[Start of section]

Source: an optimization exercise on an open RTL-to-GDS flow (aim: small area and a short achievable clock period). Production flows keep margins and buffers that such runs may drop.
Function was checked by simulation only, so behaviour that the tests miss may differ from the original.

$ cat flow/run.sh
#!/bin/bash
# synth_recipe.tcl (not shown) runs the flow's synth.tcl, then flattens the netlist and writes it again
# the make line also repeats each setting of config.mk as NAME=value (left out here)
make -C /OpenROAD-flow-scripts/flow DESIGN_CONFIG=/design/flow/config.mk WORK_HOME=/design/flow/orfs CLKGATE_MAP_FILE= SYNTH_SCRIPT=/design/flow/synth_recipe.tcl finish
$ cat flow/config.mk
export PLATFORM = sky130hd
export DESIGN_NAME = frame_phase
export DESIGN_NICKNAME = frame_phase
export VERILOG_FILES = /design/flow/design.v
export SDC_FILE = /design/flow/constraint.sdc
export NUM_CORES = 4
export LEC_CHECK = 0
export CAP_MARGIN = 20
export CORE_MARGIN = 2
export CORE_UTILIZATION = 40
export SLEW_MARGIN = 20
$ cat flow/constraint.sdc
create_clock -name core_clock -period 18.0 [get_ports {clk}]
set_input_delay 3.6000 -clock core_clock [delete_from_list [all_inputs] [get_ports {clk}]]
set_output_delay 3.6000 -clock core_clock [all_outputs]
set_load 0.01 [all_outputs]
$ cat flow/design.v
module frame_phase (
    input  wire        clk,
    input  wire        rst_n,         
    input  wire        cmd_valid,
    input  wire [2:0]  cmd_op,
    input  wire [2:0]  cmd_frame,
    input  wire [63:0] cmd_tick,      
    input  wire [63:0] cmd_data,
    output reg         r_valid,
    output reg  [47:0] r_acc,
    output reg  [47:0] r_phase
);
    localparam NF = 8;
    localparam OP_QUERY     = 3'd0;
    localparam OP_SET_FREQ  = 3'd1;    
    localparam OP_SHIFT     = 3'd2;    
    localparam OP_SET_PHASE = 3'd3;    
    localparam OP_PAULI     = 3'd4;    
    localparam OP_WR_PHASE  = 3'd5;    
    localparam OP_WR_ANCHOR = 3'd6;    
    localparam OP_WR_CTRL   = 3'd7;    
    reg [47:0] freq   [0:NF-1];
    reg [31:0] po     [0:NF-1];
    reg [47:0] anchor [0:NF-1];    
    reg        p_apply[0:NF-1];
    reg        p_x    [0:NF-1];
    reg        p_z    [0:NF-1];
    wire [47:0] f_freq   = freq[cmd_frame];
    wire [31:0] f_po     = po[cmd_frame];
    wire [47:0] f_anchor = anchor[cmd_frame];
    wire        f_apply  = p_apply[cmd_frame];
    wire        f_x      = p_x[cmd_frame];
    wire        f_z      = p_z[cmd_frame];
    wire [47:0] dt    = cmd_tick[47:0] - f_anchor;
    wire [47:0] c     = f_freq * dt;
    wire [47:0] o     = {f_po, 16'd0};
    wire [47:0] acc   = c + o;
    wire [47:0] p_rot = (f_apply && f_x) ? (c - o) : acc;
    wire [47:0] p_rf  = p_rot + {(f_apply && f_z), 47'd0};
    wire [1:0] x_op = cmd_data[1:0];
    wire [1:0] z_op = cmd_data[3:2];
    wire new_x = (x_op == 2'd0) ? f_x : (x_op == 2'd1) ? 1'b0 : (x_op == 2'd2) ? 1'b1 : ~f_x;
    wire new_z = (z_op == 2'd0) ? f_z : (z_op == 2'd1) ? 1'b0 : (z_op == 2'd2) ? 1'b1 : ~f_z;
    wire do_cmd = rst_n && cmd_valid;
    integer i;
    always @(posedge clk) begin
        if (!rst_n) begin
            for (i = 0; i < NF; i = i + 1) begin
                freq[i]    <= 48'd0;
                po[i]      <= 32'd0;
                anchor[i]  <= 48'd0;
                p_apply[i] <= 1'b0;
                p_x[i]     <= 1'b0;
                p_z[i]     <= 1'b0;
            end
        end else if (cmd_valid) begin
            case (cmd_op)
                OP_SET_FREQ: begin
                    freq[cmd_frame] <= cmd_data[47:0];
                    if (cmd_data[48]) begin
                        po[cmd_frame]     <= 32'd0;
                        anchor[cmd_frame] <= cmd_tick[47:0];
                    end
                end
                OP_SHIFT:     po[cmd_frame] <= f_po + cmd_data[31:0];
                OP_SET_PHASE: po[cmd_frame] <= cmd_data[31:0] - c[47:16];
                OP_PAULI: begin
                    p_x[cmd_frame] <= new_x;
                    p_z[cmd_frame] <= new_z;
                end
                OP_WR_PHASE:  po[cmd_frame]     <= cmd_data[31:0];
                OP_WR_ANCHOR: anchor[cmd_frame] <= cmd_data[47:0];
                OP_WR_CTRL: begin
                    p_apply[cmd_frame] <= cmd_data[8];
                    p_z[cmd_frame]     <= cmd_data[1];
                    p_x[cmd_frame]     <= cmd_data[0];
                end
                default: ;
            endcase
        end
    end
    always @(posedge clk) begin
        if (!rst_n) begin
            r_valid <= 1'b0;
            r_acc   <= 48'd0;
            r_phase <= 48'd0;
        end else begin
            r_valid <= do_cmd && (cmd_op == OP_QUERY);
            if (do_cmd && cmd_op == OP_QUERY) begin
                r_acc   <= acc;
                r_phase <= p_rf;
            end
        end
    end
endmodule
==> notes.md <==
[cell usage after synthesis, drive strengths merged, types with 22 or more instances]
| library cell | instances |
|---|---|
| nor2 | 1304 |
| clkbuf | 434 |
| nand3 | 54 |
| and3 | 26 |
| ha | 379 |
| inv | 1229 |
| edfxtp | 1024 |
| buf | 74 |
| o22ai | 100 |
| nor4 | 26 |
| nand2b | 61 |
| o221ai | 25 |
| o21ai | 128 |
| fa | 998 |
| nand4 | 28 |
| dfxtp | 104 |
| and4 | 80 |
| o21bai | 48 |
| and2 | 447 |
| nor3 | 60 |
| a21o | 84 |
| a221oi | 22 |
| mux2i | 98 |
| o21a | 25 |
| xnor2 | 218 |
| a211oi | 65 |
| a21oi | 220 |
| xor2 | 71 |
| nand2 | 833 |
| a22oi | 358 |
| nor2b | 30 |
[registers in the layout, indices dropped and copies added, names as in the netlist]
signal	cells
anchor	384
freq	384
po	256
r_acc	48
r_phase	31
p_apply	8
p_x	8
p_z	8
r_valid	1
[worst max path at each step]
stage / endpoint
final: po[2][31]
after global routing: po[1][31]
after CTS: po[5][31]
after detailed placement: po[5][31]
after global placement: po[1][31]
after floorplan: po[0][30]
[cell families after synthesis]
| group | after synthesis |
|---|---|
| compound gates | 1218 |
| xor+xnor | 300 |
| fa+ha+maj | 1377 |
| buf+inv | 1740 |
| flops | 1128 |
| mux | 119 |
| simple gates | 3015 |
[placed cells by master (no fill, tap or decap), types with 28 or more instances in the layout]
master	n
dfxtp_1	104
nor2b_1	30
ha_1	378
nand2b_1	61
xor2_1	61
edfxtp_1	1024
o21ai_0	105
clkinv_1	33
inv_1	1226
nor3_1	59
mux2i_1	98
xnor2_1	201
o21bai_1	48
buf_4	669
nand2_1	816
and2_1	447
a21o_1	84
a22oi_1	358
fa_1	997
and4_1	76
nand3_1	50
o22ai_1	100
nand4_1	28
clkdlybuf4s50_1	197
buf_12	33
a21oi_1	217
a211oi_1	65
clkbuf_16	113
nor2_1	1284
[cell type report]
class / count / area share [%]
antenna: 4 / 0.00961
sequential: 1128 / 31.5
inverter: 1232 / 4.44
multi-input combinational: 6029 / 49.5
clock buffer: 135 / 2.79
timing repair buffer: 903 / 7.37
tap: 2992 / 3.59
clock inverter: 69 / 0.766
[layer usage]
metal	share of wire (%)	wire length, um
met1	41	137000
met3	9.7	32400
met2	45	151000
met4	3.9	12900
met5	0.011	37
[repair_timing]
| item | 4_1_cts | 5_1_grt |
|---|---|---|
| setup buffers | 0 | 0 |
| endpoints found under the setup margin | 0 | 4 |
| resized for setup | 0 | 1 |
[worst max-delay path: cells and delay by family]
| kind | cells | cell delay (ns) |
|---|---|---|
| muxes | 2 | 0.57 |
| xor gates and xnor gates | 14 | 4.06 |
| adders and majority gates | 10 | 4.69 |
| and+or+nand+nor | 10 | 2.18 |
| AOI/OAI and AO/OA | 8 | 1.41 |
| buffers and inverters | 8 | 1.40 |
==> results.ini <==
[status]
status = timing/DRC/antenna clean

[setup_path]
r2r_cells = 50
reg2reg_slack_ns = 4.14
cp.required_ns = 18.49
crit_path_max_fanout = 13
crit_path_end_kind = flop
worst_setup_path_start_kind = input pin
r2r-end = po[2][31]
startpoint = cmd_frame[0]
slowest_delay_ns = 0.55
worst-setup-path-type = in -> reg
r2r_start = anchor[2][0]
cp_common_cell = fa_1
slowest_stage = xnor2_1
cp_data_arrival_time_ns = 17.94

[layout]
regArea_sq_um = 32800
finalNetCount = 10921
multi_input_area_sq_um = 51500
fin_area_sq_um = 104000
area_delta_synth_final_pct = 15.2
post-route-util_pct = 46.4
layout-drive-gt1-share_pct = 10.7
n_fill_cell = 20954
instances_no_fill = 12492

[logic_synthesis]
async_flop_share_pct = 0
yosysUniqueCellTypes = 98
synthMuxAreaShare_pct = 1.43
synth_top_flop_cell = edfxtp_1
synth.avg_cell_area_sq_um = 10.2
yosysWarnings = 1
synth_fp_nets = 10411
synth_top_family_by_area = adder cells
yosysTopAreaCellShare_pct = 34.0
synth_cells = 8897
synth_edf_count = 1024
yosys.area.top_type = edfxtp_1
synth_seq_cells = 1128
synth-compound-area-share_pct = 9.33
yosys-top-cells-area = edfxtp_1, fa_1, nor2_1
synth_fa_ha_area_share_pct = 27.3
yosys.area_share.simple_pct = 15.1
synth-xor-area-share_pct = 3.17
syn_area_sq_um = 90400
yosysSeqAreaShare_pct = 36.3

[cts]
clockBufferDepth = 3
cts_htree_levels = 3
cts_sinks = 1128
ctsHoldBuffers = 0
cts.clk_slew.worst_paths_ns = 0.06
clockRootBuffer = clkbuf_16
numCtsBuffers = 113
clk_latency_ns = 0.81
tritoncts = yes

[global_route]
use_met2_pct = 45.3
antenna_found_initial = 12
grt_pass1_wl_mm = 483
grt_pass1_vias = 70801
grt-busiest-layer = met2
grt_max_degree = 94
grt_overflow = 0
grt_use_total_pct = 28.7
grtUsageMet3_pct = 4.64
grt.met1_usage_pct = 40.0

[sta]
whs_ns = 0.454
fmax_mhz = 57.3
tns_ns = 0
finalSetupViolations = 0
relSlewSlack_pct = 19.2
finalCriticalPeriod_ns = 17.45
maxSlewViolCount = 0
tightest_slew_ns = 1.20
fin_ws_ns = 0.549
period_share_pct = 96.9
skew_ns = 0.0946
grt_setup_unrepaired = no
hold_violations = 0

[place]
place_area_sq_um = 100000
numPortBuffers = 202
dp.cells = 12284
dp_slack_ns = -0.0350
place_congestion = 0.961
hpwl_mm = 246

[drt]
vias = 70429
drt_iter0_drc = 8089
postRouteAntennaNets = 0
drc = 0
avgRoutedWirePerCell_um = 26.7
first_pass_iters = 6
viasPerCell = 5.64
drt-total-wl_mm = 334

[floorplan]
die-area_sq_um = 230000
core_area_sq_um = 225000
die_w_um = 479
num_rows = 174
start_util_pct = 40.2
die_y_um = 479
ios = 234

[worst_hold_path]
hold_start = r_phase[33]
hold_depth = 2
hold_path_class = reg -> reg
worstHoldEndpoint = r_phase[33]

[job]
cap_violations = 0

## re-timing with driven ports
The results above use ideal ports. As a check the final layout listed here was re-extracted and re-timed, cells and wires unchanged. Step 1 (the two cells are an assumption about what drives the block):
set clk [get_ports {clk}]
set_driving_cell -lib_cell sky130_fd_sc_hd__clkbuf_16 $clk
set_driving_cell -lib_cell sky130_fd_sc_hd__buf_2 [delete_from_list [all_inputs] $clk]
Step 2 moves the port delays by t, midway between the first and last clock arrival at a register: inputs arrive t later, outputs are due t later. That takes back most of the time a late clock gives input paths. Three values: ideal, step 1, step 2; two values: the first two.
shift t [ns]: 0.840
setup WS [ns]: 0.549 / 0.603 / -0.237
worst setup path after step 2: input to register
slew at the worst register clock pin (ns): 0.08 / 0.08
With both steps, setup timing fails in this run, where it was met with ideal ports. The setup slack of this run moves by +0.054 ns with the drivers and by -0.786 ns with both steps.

[End of section]

* What needs to be done *
Pick out each line in the material containing "after".

* Written solution *
[cell usage after synthesis, drive strengths merged, types with 22 or more instances]
after global routing: po[1][31]
after CTS: po[5][31]
after detailed placement: po[5][31]
after global placement: po[1][31]
after floorplan: po[0][30]
[cell families after synthesis]
| group | after synthesis |
worst setup path after step 2: input to register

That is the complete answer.